:: Data shown

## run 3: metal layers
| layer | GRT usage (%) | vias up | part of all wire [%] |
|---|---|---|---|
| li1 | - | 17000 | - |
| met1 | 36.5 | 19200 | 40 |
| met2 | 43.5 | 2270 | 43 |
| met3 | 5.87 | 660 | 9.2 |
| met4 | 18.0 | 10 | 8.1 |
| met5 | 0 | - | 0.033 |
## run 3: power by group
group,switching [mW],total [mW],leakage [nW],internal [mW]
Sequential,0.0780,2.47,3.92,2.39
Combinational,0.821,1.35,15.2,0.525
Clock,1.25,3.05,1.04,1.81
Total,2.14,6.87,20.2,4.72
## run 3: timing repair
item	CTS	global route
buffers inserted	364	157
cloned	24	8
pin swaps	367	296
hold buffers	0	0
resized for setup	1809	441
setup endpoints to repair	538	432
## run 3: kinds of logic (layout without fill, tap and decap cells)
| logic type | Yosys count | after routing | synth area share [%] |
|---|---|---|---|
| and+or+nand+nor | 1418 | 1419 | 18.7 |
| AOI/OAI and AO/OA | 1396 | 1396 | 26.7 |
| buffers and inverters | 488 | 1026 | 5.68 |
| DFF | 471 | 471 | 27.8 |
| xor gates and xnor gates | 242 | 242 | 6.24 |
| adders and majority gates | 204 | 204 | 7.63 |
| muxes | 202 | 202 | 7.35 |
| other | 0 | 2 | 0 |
Context: an optimization exercise on an open-source flow, tuned for small area and a short achievable clock period. The choices shown serve that exercise and are no tape-out recipe. The RTL was checked by simulation tests, not by an equivalence proof against the original design.

==> flow/design.v (outline; a module is shown in full before it is edited, if it fits) <==
// module multiplier_pipelined: 3383 lines
module multiplier_pipelined(
    input clk,
    input logic[31:0] a,
    input logic[31:0] b,
    output logic[63:0] r
);
  // ...
==> flow/run.sh <==
#!/bin/bash
# synth_recipe.tcl (not shown) runs the flow's synth.tcl, then flattens the netlist and writes it again
# the make line also repeats each setting of config.mk as NAME=value (left out here)
make -C /OpenROAD-flow-scripts/flow DESIGN_CONFIG=/design/flow/config.mk WORK_HOME=/design/flow/orfs CLKGATE_MAP_FILE= SYNTH_SCRIPT=/design/flow/synth_recipe.tcl finish
==> flow/config.mk <==
export PLATFORM = sky130hd
export DESIGN_NAME = multiplier_pipelined
export DESIGN_NICKNAME = multiplier_pipelined
export VERILOG_FILES = /design/flow/design.v
export SDC_FILE = /design/flow/constraint.sdc
export NUM_CORES = 4
export LEC_CHECK = 0
export CAP_MARGIN = 20
export CORE_MARGIN = 2
export CORE_UTILIZATION = 40
export SETUP_SLACK_MARGIN = 2.8
export SLEW_MARGIN = 20
export TNS_END_PERCENT = 20
==> flow/constraint.sdc <==
create_clock -name core_clock -period 7.5 [get_ports {clk}]
set_input_delay 1.5000 -clock core_clock [delete_from_list [all_inputs] [get_ports {clk}]]
set_output_delay 1.5000 -clock core_clock [all_outputs]
set_load 0.01 [all_outputs]
==> flow_metrics.tcl, run 1 <==
set metrics [dict create \
    dp.cells 3543 \
    routed.top_layer "met5" \
    synth-edff-count 0 \
    io_pins 129 \
    crit_cells 12 \
    crit_path_end "r[61]" \
    diodes 0 \
    numCtsBuffers 17 \
    slew_headroom 0.587 \
    startpoint_type "flop" \
    rsz0062_at_grt "true" \
    grt_pass1_wl_mm 151 \
    drive_above_1_share 0.149 \
    signal_buffers 323 \
    status "finished clean" \
    die_h_um 267 \
    end_kind "output port" \
    yosysTopAreaCell "fa_1" \
    period_minus_slack_ns 4.90 \
    cpPeakStageDelay_ns 0.44 \
    numPortBuffers 128 \
    num_rows 96 \
    wl_met3_mm 13.6 \
    nFillCells 6265 \
    core_area_mm2 0.0686 \
    synth_common_cells "496 x a22oi_1, 473 x fa_1, 442 x xnor2_1" \
]
==> run 2, diff against run 1 <==
--- a/flow/config.mk
+++ b/flow/config.mk
@@ -8,6 +8,5 @@
 export CAP_MARGIN = 20
 export CORE_MARGIN = 2
 export CORE_UTILIZATION = 40
-export SETUP_SLACK_MARGIN = 2.8
+export SETUP_SLACK_MARGIN = 2.0
 export SLEW_MARGIN = 20
-export TNS_END_PERCENT = 20
==> run 2 against run 1 <==
  * Still clean
  * Clock-buffer cell count is the same
  * Fmax shrank 9.5%
  * Core utilization down 3.3 points
  * Synthesized area stayed put
  * Global-route usage down 2.1 points
  * Non-clock buffer count fell by 120
  * Synthesized cell count stayed put
  * Critical endpoint is now p_q[31]
  * Largest cell class unchanged
==> flow_metrics.tcl, run 2 <==
set metrics [dict create \
    cts_sinks 190 \
    numPortBuffers 128 \
    clk_pin_slew_worst_paths_ns 0.10 \
    ant_nets 0 \
    syn_area_per_cell_um2 10.2 \
    synth-edff-count 0 \
    period_minus_slack_ns 5.41 \
    start_util 0.404 \
    ys_top_cells_by_area "fa_1 34%, xnor2_1 14%, dfxtp_1 14%, a22oi_1 13%, ha_1 5.5%" \
    crit_path_cell_trace "a22oi_1, xnor2_1, fa_1, fa_1, fa_1, fa_1, fa_1, inv_1, fa_1, ha_1, fa_1, ha_1" \
    fin_crit_sh 0.722 \
    grt_use_total 0.265 \
    post-synth-top-count-cell "a22oi_1" \
    yosysTopAreaCell "fa_1" \
    dp_slack_ns 1.83 \
    crit_fanout 32 \
    crit_required_ns 7.92 \
    reg2reg_depth 12 \
    critPathSlowestCell "dfxtp_2" \
    cts_tree "done" \
    status "finished clean" \
    die_area_mm2 0.0714 \
    largest_register_ffs 44 \
    ys_ff_latch 190 \
    synth_nets 3387 \
    skew_ns 0.0274 \
    wl_mm 93.0 \
    reg.largest.list "p_q x44, g_q x35, a_q x32" \
    fin_tns_setup_ns 0 \
    setup_violations 0 \
    crit_path_frequent_cell "fa_1" \
    htreeDepth 4 \
    drive_above_1_share 0.0774 \
    crit_type "flop to flop" \
    fin_ws_ns 2.09 \
    grt_pass1_vias 22300 \
    maxSlewViolCount 0 \
    synth_top_area_frac 0.342 \
    hold_violations 0 \
    cpPeakStageDelay_ns 0.99 \
    place_congestion 0.937 \
    grt_pass1_wl_mm 141 \
    cp.arrival_ns 5.83 \
    diodes 0 \
    max_flop_register "p_q" \
    seq_area_frac_synth 0.137 \
    root_buffer "clkbuf_16" \
    route.detailed.drc 0 \
    cts_max_path_buffers 2 \
    routed_via_density 5.94 \
    clk_latency_ns 0.53 \
    rrSetupSlack_ns 2.09 \
    drv_cap 0 \
    ys_warn_count 1 \
    async_flop_share 0 \
    grt_overflow 0 \
    slew_headroom 0.331 \
    drtIter0Drc 2806 \
    die_w_um 267 \
    synth_cells 2727 \
    final_util 0.440 \
    grt_max_degree 34 \
    grt_antenna_before_repair 1 \
    synth_cell_types 56 \
    hold-path-cell-count 3 \
    mostFrequentLayoutCell "a22oi_1" \
    die_h_um 267 \
    synthFlopType "dfxtp_1" \
    nets 3283 \
    routedWlPerCell_um 26.1 \
    num_rows 96 \
    final_cell_mix "496 x a22oi_1, 473 x fa_1, 441 x xnor2_1" \
    synth_common_cells "496 x a22oi_1, 473 x fa_1, 442 x xnor2_1" \
    rsz0062_at_grt "true" \
    fin_area_mm2 0.0302 \
    core_area_mm2 0.0686 \
    hold_path_class "flop to flop" \
    path_buf_inv 1 \
    startpoint_type "flop" \
    drt_first_pass_iters 7 \
    fmax_ghz 0.185 \
    synthesis.area_mm2 0.0277 \
    dp.final_hpwl_mm 67.3 \
    cpLargestDelayFamily "adder cells" \
    postPlaceCellArea_mm2 0.0294 \
    numCtsBuffers 17 \
    io_pins 129 \
    worst_slew_pin_slew_ns 1.00 \
    area_growth_pct 8.93 \
    vias 21200 \
    crit_cells 12 \
    end_kind "flop" \
]
==> run 2: changes by cell type in the layout (fill, tap and decap cells not counted), moves of 28 or more <==
cell     before  now
fa_1        440  473
dfxtp_2      13   41
buf_12       32    2
buf_4       109   69
dfxtp_4      61   17
buf_6        40    3
fa_2         33    0
==> run 2: kinds of logic after synthesis <==
| group | synth area share |
|---|---|
| compound gates | 0.160 |
| fa+ha+maj | 0.397 |
| xor+xnor | 0.186 |
| buf+inv | 0.0799 |
| simple gates | 0.0358 |
| flops | 0.137 |
| mux | 0.00402 |
==> run 2: per-stage QoR <==
step                      hold WS [ns]  instances
after global placement           0.743       3534
after floorplan                  0.576       2727
after detailed placement         0.754       3534
after global routing             0.823       3567
after CTS                        0.773       3567
final                            0.761       3567
==> run 2: worst paths after layout <==
kind,start,end
max,two_q[10],p_q[31]
min reg2reg,a_q[0],lo_q[0]
max reg2reg,two_q[10],p_q[31]
min,a_q[0],lo_q[0]
==> run 2: cell type report <==
type	instances	area [µm²]
flip-flops and latches	190	3920
inverters	219	836
multi-input cells	1992	21700
repair buffers	203	1890
fillers	6479	38400
well taps	931	1160
clock buffers	17	425
clock inverters	15	220
==> run 2: what timing repair did <==
action | 4_1_cts | 5_1_grt
resized for setup | 22 | 51
hold buffers | 0 | 0
gates cloned | 0 | 0
pin swaps | 1 | 0
setup buffers | 1 | 0
setup endpoints to repair | 19 | 29
==> run 2: worst min-delay path: stages, from the launching register on <==
cell and delay, ns:
dfxtp_1 0.41, nand2_1 0.10, ha_1 0.13, xnor2_1 0.07
==> run 2: routing by layer <==
layer	wire length, µm	track usage
met2	40900	0.396
met4	4090	0.121
met3	11500	0.0769
met1	36500	0.354
met5	0	0.00277

[separate check: timing with driven ports]
In the flow no input, the clock included, has a driving cell. The finished layouts below were timed again as built, in two steps. Step 1 (the two cells are an assumption about what drives the block):
set clk [get_ports {clk}]
set_driving_cell -lib_cell sky130_fd_sc_hd__clkbuf_16 $clk
set_driving_cell -lib_cell sky130_fd_sc_hd__buf_2 [delete_from_list [all_inputs] $clk]
Step 2 also shifts input and output timing later by t, the mid clock arrival at the registers, as if the neighbouring blocks saw the same clock. Three values: ideal ports, drivers, drivers and shift; two values: the first two.
run | t, ns | setup WS [ns] | worst hold slack (ns) | clock arrival spread, ns | worst data-port slew with drivers (ns)
run 1 | 0.583 | 2.600 / 2.535 / 2.672 | 0.854 / 0.854 / 0.854 | 0.023 / 0.023 | 0.08
run 2 | 0.577 | 2.085 / 2.060 / 2.085 | 0.761 / 0.761 / 0.761 | 0.028 / 0.027 | 0.05
After both steps every run listed still meets setup and hold.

::::

Take the entries above and copy them exactly from the first line through the line with "202 | 7.35 |"; leave out every line after it.

## run 3: metal layers
| layer | GRT usage (%) | vias up | part of all wire [%] |
|---|---|---|---|
| li1 | - | 17000 | - |
| met1 | 36.5 | 19200 | 40 |
| met2 | 43.5 | 2270 | 43 |
| met3 | 5.87 | 660 | 9.2 |
| met4 | 18.0 | 10 | 8.1 |
| met5 | 0 | - | 0.033 |
## run 3: power by group
group,switching [mW],total [mW],leakage [nW],internal [mW]
Sequential,0.0780,2.47,3.92,2.39
Combinational,0.821,1.35,15.2,0.525
Clock,1.25,3.05,1.04,1.81
Total,2.14,6.87,20.2,4.72
## run 3: timing repair
item	CTS	global route
buffers inserted	364	157
cloned	24	8
pin swaps	367	296
hold buffers	0	0
resized for setup	1809	441
setup endpoints to repair	538	432
## run 3: kinds of logic (layout without fill, tap and decap cells)
| logic type | Yosys count | after routing | synth area share [%] |
|---|---|---|---|
| and+or+nand+nor | 1418 | 1419 | 18.7 |
| AOI/OAI and AO/OA | 1396 | 1396 | 26.7 |
| buffers and inverters | 488 | 1026 | 5.68 |
| DFF | 471 | 471 | 27.8 |
| xor gates and xnor gates | 242 | 242 | 6.24 |
| adders and majority gates | 204 | 204 | 7.63 |
| muxes | 202 | 202 | 7.35 |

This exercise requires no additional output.